# Exercise goal:
Show every line below where "busy" can be found.
════════════════════
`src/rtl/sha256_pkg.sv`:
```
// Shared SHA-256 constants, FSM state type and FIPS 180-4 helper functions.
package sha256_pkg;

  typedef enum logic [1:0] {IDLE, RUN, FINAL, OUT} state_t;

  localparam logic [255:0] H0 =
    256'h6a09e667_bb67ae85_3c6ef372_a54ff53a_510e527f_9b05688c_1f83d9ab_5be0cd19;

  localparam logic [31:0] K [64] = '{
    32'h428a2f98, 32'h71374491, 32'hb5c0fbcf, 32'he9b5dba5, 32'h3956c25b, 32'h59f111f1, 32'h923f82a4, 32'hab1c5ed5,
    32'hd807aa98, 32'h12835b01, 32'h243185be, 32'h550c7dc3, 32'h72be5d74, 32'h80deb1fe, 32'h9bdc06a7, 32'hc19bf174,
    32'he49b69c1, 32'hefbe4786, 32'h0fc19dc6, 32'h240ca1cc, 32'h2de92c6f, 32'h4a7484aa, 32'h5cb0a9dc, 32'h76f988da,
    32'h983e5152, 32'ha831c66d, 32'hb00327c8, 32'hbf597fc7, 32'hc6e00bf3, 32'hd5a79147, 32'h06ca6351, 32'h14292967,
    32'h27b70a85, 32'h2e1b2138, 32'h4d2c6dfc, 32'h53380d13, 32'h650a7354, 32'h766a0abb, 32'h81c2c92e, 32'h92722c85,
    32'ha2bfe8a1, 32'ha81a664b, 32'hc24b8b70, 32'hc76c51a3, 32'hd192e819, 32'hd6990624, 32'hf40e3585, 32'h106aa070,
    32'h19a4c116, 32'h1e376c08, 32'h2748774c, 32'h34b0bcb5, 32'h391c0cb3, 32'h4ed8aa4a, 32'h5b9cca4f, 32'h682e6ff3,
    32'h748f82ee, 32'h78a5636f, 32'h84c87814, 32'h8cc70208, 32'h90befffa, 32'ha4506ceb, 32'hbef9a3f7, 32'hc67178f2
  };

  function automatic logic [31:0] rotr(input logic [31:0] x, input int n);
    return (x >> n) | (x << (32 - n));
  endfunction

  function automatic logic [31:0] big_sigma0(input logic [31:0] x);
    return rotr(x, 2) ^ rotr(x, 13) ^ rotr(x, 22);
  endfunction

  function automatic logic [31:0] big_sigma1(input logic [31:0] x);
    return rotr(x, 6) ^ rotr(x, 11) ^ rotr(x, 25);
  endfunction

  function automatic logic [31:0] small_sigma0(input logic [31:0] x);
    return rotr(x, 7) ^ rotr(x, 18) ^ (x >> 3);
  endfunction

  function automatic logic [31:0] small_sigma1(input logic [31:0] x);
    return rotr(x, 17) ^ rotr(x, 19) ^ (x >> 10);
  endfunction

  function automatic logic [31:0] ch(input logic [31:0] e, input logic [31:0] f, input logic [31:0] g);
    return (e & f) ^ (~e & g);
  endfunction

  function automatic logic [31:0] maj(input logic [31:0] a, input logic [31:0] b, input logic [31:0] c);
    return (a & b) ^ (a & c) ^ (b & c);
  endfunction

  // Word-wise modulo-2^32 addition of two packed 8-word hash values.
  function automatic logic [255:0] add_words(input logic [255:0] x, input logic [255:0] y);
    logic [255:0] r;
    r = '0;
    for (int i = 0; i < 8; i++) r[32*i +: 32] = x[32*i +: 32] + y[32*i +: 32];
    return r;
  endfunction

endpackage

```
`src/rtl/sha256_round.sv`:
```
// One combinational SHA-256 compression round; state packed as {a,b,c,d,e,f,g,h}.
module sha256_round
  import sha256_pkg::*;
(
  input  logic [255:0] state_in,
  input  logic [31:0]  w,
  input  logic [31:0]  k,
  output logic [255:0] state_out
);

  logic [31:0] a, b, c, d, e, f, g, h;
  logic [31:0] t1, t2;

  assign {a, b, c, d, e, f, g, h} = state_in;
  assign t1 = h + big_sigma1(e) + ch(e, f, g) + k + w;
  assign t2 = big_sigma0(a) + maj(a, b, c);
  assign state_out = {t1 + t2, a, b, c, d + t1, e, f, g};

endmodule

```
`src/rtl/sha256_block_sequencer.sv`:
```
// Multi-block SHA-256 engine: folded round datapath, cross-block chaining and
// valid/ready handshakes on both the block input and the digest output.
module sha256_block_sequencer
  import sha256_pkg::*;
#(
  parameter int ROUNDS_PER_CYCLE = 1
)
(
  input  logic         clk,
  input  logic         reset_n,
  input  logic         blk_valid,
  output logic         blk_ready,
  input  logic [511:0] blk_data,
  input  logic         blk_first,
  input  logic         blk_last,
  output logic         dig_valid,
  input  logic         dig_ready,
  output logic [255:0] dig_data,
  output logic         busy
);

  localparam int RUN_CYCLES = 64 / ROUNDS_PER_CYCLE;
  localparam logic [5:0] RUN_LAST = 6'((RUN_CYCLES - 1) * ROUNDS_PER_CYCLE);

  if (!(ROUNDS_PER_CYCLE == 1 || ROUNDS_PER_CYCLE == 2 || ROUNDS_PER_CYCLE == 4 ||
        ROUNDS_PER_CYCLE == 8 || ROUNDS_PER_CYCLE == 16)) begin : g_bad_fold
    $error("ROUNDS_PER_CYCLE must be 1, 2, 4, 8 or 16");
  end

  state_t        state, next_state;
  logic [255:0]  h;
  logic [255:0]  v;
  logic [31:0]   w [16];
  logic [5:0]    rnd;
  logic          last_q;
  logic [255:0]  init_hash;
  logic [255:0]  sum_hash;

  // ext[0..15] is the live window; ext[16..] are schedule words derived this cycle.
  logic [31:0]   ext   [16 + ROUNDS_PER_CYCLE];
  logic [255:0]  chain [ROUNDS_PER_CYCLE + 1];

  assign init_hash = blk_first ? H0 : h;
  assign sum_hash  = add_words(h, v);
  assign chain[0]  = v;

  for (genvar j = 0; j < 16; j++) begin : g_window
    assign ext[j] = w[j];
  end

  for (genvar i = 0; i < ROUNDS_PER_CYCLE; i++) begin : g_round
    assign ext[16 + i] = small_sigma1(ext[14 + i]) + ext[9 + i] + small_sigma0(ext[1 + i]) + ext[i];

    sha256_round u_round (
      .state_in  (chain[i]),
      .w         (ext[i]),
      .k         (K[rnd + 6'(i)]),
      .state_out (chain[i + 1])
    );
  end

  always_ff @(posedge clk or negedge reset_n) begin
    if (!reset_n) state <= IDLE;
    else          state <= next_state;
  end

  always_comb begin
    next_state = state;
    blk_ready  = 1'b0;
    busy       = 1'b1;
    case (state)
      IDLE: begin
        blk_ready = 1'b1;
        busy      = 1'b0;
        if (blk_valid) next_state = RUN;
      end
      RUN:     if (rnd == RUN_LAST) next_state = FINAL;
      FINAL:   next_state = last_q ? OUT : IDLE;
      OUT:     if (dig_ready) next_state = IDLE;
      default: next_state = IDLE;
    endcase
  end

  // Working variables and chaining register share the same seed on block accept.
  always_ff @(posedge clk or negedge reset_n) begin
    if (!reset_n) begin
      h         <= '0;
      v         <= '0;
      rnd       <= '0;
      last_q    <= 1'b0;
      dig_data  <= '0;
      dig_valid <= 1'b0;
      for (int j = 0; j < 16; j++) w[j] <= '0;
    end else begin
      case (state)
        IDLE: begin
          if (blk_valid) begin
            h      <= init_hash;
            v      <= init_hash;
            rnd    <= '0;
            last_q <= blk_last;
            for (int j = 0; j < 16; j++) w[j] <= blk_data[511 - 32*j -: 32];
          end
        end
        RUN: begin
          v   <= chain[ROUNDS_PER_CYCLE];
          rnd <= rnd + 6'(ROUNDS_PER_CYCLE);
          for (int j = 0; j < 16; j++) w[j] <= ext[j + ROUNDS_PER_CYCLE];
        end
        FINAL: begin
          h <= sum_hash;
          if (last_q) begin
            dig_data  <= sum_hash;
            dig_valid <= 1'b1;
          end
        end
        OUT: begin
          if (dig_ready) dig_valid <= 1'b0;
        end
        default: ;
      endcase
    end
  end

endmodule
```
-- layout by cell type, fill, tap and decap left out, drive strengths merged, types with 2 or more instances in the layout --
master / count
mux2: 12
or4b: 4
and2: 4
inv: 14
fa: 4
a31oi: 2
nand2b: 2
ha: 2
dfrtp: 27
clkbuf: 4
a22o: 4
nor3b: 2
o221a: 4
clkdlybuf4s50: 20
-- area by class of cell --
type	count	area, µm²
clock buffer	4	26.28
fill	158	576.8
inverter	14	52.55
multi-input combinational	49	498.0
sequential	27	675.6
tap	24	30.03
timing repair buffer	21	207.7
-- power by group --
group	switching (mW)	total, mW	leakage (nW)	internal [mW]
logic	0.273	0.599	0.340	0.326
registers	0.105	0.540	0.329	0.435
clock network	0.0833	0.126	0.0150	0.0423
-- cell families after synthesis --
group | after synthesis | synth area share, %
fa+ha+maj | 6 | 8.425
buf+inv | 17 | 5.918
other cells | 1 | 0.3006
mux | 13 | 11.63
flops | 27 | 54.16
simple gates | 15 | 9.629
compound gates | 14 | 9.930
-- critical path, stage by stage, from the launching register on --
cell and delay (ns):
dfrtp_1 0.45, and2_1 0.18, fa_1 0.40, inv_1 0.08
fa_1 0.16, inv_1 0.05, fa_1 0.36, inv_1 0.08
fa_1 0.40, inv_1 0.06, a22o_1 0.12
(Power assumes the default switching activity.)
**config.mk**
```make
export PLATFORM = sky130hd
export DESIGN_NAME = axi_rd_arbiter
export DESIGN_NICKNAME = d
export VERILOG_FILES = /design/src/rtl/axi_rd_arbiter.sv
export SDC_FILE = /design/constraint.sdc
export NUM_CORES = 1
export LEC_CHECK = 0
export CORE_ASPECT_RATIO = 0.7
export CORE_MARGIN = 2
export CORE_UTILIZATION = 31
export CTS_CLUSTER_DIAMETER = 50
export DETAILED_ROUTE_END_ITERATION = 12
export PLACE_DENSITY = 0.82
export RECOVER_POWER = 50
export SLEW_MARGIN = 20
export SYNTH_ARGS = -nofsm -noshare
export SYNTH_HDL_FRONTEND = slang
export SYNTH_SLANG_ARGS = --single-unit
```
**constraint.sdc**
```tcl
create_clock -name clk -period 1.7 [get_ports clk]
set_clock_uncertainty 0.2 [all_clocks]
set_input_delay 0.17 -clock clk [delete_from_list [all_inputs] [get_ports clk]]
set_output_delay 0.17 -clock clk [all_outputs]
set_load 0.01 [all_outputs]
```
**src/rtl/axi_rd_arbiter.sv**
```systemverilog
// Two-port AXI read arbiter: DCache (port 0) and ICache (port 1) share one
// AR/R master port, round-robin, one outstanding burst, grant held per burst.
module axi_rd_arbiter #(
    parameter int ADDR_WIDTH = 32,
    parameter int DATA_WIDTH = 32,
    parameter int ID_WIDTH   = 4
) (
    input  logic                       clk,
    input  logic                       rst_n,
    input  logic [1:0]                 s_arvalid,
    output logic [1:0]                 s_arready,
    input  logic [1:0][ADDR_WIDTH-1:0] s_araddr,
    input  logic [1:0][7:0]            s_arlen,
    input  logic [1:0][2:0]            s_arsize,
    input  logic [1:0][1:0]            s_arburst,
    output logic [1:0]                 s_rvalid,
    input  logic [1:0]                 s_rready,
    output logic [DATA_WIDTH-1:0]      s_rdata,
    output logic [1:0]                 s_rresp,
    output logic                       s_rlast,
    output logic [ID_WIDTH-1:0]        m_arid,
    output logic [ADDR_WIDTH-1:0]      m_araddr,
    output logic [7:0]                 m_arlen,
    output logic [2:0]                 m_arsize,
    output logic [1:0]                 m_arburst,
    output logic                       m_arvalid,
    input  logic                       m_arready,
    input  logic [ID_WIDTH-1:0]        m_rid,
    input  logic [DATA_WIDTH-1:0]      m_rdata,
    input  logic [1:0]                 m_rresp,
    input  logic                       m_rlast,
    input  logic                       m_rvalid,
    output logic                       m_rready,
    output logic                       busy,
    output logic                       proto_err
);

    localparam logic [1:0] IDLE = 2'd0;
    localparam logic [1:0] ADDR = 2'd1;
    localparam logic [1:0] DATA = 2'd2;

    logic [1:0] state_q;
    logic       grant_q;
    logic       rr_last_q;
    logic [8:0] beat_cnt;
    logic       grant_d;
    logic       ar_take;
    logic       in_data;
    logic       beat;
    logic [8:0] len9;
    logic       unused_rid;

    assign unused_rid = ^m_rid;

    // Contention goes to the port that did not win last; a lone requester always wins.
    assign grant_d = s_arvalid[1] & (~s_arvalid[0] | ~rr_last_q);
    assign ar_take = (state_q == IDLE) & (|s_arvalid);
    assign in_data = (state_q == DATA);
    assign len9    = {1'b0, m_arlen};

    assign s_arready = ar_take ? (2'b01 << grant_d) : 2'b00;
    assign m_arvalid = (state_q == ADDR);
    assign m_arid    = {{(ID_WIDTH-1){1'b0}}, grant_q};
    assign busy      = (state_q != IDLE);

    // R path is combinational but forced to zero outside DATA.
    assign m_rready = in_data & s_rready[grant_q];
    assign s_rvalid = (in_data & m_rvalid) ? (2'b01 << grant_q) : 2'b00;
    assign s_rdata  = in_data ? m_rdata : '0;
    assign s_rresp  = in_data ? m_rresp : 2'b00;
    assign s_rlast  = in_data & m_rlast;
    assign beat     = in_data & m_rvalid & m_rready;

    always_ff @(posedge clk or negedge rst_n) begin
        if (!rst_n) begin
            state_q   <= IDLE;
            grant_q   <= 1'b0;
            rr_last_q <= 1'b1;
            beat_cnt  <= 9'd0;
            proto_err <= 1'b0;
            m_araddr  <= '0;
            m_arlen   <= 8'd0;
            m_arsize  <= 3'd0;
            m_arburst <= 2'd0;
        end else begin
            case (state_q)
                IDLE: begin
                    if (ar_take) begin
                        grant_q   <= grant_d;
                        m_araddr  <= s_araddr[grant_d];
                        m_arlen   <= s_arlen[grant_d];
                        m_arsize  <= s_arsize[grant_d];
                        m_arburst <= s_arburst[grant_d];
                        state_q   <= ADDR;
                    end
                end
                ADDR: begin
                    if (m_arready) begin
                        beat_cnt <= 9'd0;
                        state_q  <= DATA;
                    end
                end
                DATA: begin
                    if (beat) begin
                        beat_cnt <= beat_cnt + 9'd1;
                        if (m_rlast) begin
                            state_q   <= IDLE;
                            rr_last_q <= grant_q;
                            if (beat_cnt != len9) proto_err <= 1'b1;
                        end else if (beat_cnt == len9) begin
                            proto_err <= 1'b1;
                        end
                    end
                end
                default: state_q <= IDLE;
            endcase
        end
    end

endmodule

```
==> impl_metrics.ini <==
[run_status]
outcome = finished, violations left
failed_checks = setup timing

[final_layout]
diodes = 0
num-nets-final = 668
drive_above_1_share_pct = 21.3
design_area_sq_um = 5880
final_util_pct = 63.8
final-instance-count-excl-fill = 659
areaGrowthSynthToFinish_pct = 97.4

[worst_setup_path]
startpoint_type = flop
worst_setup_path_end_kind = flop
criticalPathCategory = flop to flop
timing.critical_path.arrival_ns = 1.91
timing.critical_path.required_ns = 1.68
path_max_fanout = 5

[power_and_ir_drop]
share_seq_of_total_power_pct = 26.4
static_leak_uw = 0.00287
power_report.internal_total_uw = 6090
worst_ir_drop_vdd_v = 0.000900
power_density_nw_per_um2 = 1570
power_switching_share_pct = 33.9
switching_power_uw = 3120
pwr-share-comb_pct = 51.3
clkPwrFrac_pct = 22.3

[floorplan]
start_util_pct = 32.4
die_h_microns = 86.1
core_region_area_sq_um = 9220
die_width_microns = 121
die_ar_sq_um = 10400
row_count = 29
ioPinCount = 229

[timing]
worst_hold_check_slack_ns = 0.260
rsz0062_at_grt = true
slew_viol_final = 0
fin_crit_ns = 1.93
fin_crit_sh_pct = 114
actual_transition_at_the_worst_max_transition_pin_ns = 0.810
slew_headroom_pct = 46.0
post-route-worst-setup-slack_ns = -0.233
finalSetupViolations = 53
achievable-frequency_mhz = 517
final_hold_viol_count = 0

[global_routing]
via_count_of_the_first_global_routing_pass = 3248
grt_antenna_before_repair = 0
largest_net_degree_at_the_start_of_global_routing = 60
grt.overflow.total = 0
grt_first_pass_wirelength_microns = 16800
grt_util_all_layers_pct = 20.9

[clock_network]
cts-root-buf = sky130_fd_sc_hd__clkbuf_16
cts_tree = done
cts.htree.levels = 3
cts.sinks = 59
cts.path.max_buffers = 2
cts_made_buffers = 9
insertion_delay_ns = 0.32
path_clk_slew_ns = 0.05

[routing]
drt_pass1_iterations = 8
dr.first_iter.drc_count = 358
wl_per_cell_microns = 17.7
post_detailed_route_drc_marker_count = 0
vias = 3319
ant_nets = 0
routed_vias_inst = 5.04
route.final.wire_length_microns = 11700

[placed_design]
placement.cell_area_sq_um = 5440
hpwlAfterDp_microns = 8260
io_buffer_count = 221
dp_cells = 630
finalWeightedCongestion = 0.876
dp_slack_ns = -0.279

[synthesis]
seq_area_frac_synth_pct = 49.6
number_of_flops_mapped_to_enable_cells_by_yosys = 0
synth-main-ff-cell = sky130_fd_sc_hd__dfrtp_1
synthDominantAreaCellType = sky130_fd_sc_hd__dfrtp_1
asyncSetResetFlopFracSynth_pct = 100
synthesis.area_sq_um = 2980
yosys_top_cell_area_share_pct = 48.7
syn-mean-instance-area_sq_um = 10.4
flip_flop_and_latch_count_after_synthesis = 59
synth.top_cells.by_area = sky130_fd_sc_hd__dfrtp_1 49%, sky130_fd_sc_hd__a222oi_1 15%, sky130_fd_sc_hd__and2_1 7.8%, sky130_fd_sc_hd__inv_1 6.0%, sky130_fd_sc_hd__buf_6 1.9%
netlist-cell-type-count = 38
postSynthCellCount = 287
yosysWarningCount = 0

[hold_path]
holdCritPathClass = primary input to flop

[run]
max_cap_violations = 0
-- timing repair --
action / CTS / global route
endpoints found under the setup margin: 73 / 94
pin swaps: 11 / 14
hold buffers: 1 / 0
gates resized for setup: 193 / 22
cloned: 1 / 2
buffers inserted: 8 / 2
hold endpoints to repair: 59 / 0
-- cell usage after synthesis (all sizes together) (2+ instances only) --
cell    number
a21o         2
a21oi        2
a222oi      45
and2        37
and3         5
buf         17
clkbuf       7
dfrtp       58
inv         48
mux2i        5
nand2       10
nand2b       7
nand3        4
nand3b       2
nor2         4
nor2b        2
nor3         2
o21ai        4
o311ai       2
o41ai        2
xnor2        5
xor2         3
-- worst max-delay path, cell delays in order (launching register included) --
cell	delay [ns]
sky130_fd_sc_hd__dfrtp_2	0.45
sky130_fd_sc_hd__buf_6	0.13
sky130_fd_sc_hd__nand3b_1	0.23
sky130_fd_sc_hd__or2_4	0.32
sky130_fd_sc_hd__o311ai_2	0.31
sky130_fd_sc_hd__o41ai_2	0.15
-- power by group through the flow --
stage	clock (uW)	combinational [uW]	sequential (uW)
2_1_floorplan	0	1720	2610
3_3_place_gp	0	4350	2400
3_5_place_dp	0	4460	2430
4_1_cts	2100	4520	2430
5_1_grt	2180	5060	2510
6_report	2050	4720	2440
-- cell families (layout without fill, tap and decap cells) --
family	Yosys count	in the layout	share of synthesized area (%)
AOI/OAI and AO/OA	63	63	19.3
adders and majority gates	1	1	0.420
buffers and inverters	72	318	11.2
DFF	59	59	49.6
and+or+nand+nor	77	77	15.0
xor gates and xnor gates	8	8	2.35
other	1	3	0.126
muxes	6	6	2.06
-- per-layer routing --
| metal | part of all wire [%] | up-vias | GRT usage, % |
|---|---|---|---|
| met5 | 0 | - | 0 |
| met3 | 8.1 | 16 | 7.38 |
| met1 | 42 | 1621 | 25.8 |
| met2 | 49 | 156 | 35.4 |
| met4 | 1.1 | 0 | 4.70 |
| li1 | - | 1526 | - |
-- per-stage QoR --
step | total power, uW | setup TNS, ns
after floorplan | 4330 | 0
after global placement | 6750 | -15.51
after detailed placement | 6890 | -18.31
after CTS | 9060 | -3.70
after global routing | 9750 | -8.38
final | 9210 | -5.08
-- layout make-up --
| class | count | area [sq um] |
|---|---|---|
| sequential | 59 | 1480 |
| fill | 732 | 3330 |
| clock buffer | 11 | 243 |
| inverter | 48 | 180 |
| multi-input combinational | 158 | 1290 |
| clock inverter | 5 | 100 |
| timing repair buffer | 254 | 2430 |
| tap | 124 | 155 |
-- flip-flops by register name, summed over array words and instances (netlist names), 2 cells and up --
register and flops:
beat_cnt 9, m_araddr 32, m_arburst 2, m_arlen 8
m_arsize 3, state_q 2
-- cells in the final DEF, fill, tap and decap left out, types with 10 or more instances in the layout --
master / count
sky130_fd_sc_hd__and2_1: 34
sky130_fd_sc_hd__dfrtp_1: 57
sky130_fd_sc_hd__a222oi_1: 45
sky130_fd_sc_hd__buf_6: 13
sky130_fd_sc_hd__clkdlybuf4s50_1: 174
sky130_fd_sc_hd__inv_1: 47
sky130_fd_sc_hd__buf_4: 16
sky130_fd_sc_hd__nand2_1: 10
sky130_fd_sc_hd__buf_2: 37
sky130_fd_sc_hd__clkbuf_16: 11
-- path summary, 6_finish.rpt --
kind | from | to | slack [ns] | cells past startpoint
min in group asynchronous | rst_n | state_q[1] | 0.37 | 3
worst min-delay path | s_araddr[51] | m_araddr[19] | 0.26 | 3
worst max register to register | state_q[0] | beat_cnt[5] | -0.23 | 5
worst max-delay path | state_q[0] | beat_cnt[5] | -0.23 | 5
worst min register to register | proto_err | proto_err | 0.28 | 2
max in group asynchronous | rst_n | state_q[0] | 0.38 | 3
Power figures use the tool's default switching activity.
════════════════════
# Result below:
  output logic         busy
    busy       = 1'b1;
        busy      = 1'b0;
    output logic                       busy,
    assign busy      = (state_q != IDLE);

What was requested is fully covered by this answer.